Repeat this step for all threads that are waiting for a lock.
Tedious, huh?
In the same example directory, now type make debug-deadlock
. It
will call GDB from the pycoredump
library instead.
$ make debug-deadlock
PYTHONPATH=`pwd`/../ python debug-deadlock.py \
./deadlock ./deadlock.core
-- all waiting threads --
<GdbThread(thno=8, thid=0x2aaaab4b3700, procid=27448, func=__lll_lock_wait)>
waits for <GdbThread(thno=4, thid=0x2aaaabcb7700, procid=27452, func=__lll_lock_wait)>
<GdbThread(thno=7, thid=0x2aaaab6b4700, procid=27449, func=__lll_lock_wait)>
waits for <GdbThread(thno=8, thid=0x2aaaab4b3700, procid=27448, func=__lll_lock_wait)>
<GdbThread(thno=5, thid=0x2aaaabab6700, procid=27451, func=__lll_lock_wait)>
waits for <GdbThread(thno=8, thid=0x2aaaab4b3700, procid=27448, func=__lll_lock_wait)>
<GdbThread(thno=4, thid=0x2aaaabcb7700, procid=27452, func=__lll_lock_wait)>
waits for <GdbThread(thno=8, thid=0x2aaaab4b3700, procid=27448, func=__lll_lock_wait)>
<GdbThread(thno=1, thid=0x2aaaac2ba700, procid=27455, func=__lll_lock_wait)>
waits for <GdbThread(thno=8, thid=0x2aaaab4b3700, procid=27448, func=__lll_lock_wait)>
Nice, only the threads that are waiting for a lock; instead of a listing of all the threads. And as a bonus, directly a reference to the threads they're waiting for.

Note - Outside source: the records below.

==> design/flow/config.mk <==
export PLATFORM = sky130hd
export DESIGN_NAME = packet_assembler
export DESIGN_NICKNAME = packet_assembler
export VERILOG_FILES = /design/flow/design.v
export SDC_FILE = /design/flow/constraint.sdc
export NUM_CORES = 4
export LEC_CHECK = 1
export CORE_AREA = 10 10 181 181
export DIE_AREA = 0 0 191 191
==> design/flow/run.sh <==
#!/bin/bash
# OpenROAD 26Q1-2900-gdf79404cd8, Yosys 0.63+post, stock flow scripts
make -C /OpenROAD-flow-scripts/flow DESIGN_CONFIG=/design/flow/config.mk WORK_HOME=/design/flow/orfs finish
==> design/flow/design.v <==
module packet_assembler (
	clk_pixel,
	reset,
	data_island_period,
	header,  
	sub,
	packet_data,  
	counter
);
	input wire clk_pixel;
	input wire reset;
	input wire data_island_period;
	input wire [23:0] header;
	input wire [223:0] sub;
	output wire [8:0] packet_data;
	output reg [4:0] counter = 5'd0;
	always @(posedge clk_pixel)
	begin
		if (reset)
			counter <= 5'd0;
		else if (data_island_period)
			counter <= counter + 5'd1;
	end
	wire [5:0] counter_t2 = {counter, 1'b0};
	wire [5:0] counter_t2_p1 = {counter, 1'b1};
	reg [39:0] parity = 40'h0000000000;
	wire [63:0] bch [3:0];
	assign bch[0] = {parity[0+:8], sub[0+:56]};
	assign bch[1] = {parity[8+:8], sub[56+:56]};
	assign bch[2] = {parity[16+:8], sub[112+:56]};
	assign bch[3] = {parity[24+:8], sub[168+:56]};
	wire [31:0] bch4 = {parity[32+:8], header};
	assign packet_data = {bch[3][counter_t2_p1], bch[2][counter_t2_p1], bch[1][counter_t2_p1], bch[0][counter_t2_p1], bch[3][counter_t2], bch[2][counter_t2], bch[1][counter_t2], bch[0][counter_t2], bch4[counter]};
	function automatic [7:0] next_ecc;
		input [7:0] ecc, next_bch_bit;
	begin
		next_ecc = (ecc >> 1) ^ (ecc[0] ^ next_bch_bit ? 8'b10000011 : 8'd0);
	end
	endfunction
	wire [7:0] parity_next [4:0];
	wire [31:0] parity_next_next;
	genvar i;
	generate
		for (i = 0; i < 5; i = i + 1) begin : parity_calc
			if (i == 4) begin : genblk1
				assign parity_next[i] = next_ecc(parity[i * 8+:8], header[counter]);
			end
			else begin : genblk1
				assign parity_next[i] = next_ecc(parity[i * 8+:8], sub[(i * 56) + counter_t2]);
				assign parity_next_next[i * 8+:8] = next_ecc(parity_next[i], sub[(i * 56) + counter_t2_p1]);
			end
		end
	endgenerate
	always @(posedge clk_pixel)
	begin
		if (reset)
			parity <= 40'h0000000000;
		else if (data_island_period) begin
			if (counter < 5'd28) begin   
				parity[0+:32] <= parity_next_next;
				if (counter < 5'd24)   
					parity[32+:8] <= parity_next[4];
			end
			else if (counter == 5'd31)
				parity <= 40'h0000000000;  
		end
		else
			parity <= 40'h0000000000;
	end
endmodule
==> design/flow/constraint.sdc <==
current_design packet_assembler

set clk_period 7.5
set clk_io_pct 0.2

create_clock -name clk0 -period $clk_period [get_ports {clk_pixel}]

set non_clock_inputs [all_inputs -no_clocks]
set_input_delay [expr $clk_period * $clk_io_pct] -clock clk0 $non_clock_inputs
set_output_delay [expr $clk_period * $clk_io_pct] -clock clk0 [all_outputs]
==> GITHUB_STEP_SUMMARY <==
### Flow metrics

| Metric | Value |
|---|---|
| WP data required | `6.00 ns` |
| Routed wl met2 | `10300 um` |
| Hold_sp | `parity[17]` |
| Latency at later pin | `0.29 ns` |
| Top Layout Cells | `264 x clkdlybuf4s50_1, 56 x mux2i_1, 43 x nor2_1, 42 x dfxtp_1, 39 x mux4_2` |
| Clock sink total | `approximately 45` |
| Floorplan utilization | `16.0%` |
| Status | `finished clean` |
| Reg2reg end | `parity[9]` |
| Total of max-cap violations | `0` |
| Comb power frac | `42.2%` |
| Yosys stat chip area | `~0.0046 sq mm` |
| Hold path depth | `2` |
| Die width | `191 um` |
| Reg-to-reg slack, setup | `4.09 ns` |
| FF-to-FF path depth | `9` |
| Final Cycle Share | `between 70% and 80%` |
| Vias per Instance | `4.40` |
| Largest net degree at the start of global routing | `45` |
| Setup bufs post-CTS | `0` |
| Final setup fails | `0` |
| Worst Setup SP | `header[6]` |
| DRC | `0` |
| Share of synthesized registers carrying an async set or reset | `0%` |
| I/O Pins | `about 270` |
| Post-CTS sizing | `0` |
| Yosys cell count | `about 460` |
| Slew Viols, Final | `0` |
| Reg power frac | `29.6%` |
| Dominant flop cell | `dfxtp_1` |
| Hpwl dp | `18000 um` |
| DRT Pass-1 Iters | `6` |
| Register bit total from synthesis | `45` |
| Synth cell types | `53` |
| Sequential share of the synthesized area | `between 10% and 20%` |
| Log Warnings | `25` |
| Final core occ | `26.7%` |
| Comb area | `roughly 0.0034 sq mm` |
| Cells after synthesis | `463` |
| Vias in the first global route | `5036` |
| Vias | `4784` |
| Hold_buf cts | `0` |
| Synth warnings | `1` |
| Most frequent logic cell in the layout | `clkdlybuf4s50_1` |
| EDFF count, synth | `0` |
| First-pass GRT wire length | `roughly 32000 um` |
| Antenna cells | `0` |
| Root Driver | `clkbuf_16` |
| Worst min-delay path category | `reg -> reg` |
| Syn avg cell area | `about 10 sq um` |
| Top routing layer used | `met4` |
| Placer congestion estimate | `0.900` |
| Antenna violations before repair | `1` |
| Post-synth top area share | `roughly a fifth` |
| Deepest clock path buffer count | `2` |
| Worst vdd rail ir drop | `0.0000824 V` |
| Num rows | `62` |
| CTS buffer count | `5` |
| Worst reg2reg startpoint | `counter[1]` |
| Global Route Usage Sum | `11.7%` |
| Switching part of the total | `28.2%` |
| CTS tree | `done` |
| WL final | `21900 um` |
| Drt first-iter violations | `334` |
| Clock power frac | `28.1%` |
| Clock Pin Slew Worst Setup and Hold Paths | `0.06 ns` |
| Die H | `191 um` |
| Crit path capture type | `output pin` |
| Die area | `0.0365 sq mm` |
| Layout cells sized above 1 | `11.4%` |
| Metal3 WL | `2240 um` |
| Cell area leaders | `dfxtp_1 20%, mux4_2 19%, mux2i_1 12%, mux4_1 4.6%, a21oi_1 4.0%` |
| P_int | `0.693 mW` |
| Minimum clock period after layout | `5.26 ns` |
| Port bufs | `between 200 and 300` |
| P_leak | `about 2.6 nW` |
| Core ar. | `0.0288 sq mm` |
| Cell Area, Synth | `0.00461 sq mm` |
| Wire per inst | `20.1 um` |
| Setup TNS | `0 ns` |
| RSZ-0062 raised after global routing | `no` |
| Post-synth top area cell | `dfxtp_1` |
| Area Growth Syn to Fin | `67.0%` |
| Max_slew headroom | `between 40 and 50%` |
| Crit path DAT | `3.76 ns` |
| Sequential cell area | `910 sq um` |
| Highest Clock Rate | `190 MHz` |
| Sw power | `about 0.27 mW` |
| Hold Path End | `parity[17]` |
| M1 WL | `9230 um` |
| CP startpoint kind | `primary input` |
| Remaining global-route overflow | `0` |
| Final hold vios | `0` |
| PnR Total Power | `0.965 mW` |
| Crit Path Class | `in -> out` |
| Worst slew pin tran | `about 0.76 ns` |
| H-Tree Depth | `2` |
| Power density over the cells | `approximately 130 mW/mm^2` |
| Fillers | `around 3000` |
| Clk_skew | `0.00242 ns` |
| DRT antenna net count | `0` |
| Crit-path max FO | `3` |
## per-stage QoR
step / std cells / cell area (sq um) / setup slack, ns / hold WS, ns
global placement: 1079 / 7510 / 2.20 / 0.464
detailed placement: 1079 / 7510 / 2.19 / 0.475
global route: 1087 / 7690 / 2.06 / 0.510
floorplan: 463 / 4610 / 3.30 / 0.450
finish: 1087 / 7690 / 2.24 / 0.491
CTS: 1087 / 7690 / 2.19 / 0.487
## registers in the layout, indices dropped and copies added, names as in the netlist
register  flops
counter       5
parity       40
## metal layers
layer	global-route usage (%)	vias to the layer above
met1	15.4	2278
met4	0.757	0
met2	19.1	214
met3	4.00	13
met5	0	-
li1	-	2279
## worst max-delay path, stage by stage
cell	delay (ns)
clkdlybuf4s50_1	0.41
mux4_1	0.49
mux2_2	0.31
o21ai_1	0.22
o22ai_1	0.18
o21bai_1	0.19
clkdlybuf4s50_1	0.47
## synth_stat cells, drive strengths merged (2+ instances only)
cell and instances:
a211oi 15, a21oi 37, a221oi 5, a22oi 21, a32oi 4, and2 2, and3 27, buf 25
clkbuf 17, dfxtp 45, ha 2, inv 2, mux2 7, mux2i 56, mux4 47, nand2 28
nand2b 2, nand3 4, nand3b 2, nor2 44, nor2b 4, nor3 3, o21a 3, o21ai 8
o221ai 6, o22ai 6, xnor2 17, xor2 11
## cell type report
type,instances,area share [%]
multi-input cells,374,44.1
repair buffers,274,35.3
flip-flops and latches,45,11.8
well taps,384,6.24
clock buffers,6,1.95
clock inverters,2,0.455
inverters,2,0.0976
## power groups by stage
stage | clock network, mW | logic, mW | registers (mW)
after CTS | 0.276 | 0.414 | 0.287
after global routing | 0.288 | 0.444 | 0.290
final | 0.272 | 0.408 | 0.286
## cells by family (layout without fill, tap and decap cells)
logic type | after synthesis | in the layout | synth area share, %
AOI/OAI and AO/OA | 111 | 111 | 17.1
xor gates and xnor gates | 28 | 28 | 5.49
adders and majority gates | 2 | 2 | 0.543
buffers and inverters | 44 | 284 | 6.79
DFF | 45 | 45 | 19.6
muxes | 110 | 110 | 37.6
and+or+nand+nor | 123 | 123 | 13.0
## worst max path at each step
stage                    end  slack [ns]  cells after the start
CTS           packet_data[0]        2.19                      7
global route  packet_data[0]        2.06                      7
finish        packet_data[0]        2.24                      7
Power figures rest on the tool's default switching activity, not on a simulated workload.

And it gets better, they can be filtered by relevant threads only:
thread 8 and thread 4. And because we get the backtrace info directly,
we can see that one of those is indeed the culprit, the one with
func=inverted
in frame 3.
-- relevant threads --
<GdbThread(thno=8, thid=0x2aaaab4b3700, procid=27448, func=__lll_lock_wait)>
<GdbBacktrace(
<GdbFrame(no=0, func=__lll_lock_wait, file=../nptl/sysdeps/unix/sysv/linux/x86_64/lowlevellock.S:135>
<GdbFrame(no=1, func=_L_lock_909, file=/lib/x86_64-linux-gnu/libpthread.so.0>
<GdbFrame(no=2, func=__GI___pthread_mutex_lock, file=../nptl/pthread_mutex_lock.c:79>
<GdbFrame(no=3, func=normal, file=deadlock.c:24>
<GdbFrame(no=4, func=start_thread, file=pthread_create.c:312>
<GdbFrame(no=5, func=clone, file=../sysdeps/unix/sysv/linux/x86_64/clone.S:111>
)>
waits for <GdbThread(thno=4, thid=0x2aaaabcb7700, procid=27452, func=__lll_lock_wait)>
<GdbThread(thno=4, thid=0x2aaaabcb7700, procid=27452, func=__lll_lock_wait)>
<GdbBacktrace(
<GdbFrame(no=0, func=__lll_lock_wait, file=../nptl/sysdeps/unix/sysv/linux/x86_64/lowlevellock.S:135>
<GdbFrame(no=1, func=_L_lock_909, file=/lib/x86_64-linux-gnu/libpthread.so.0>
<GdbFrame(no=2, func=__GI___pthread_mutex_lock, file=../nptl/pthread_mutex_lock.c:79>
<GdbFrame(no=3, func=inverted, file=deadlock.c:36>
<GdbFrame(no=4, func=start_thread, file=pthread_create.c:312>
<GdbFrame(no=5, func=clone, file=../sysdeps/unix/sysv/linux/x86_64/clone.S:111>
)>
waits for <GdbThread(thno=8, thid=0x2aaaab4b3700, procid=27448, func=__lll_lock_wait)>
Better, yes?
Here it clearly shows that they're waiting on each other: a classic example of a deadlock.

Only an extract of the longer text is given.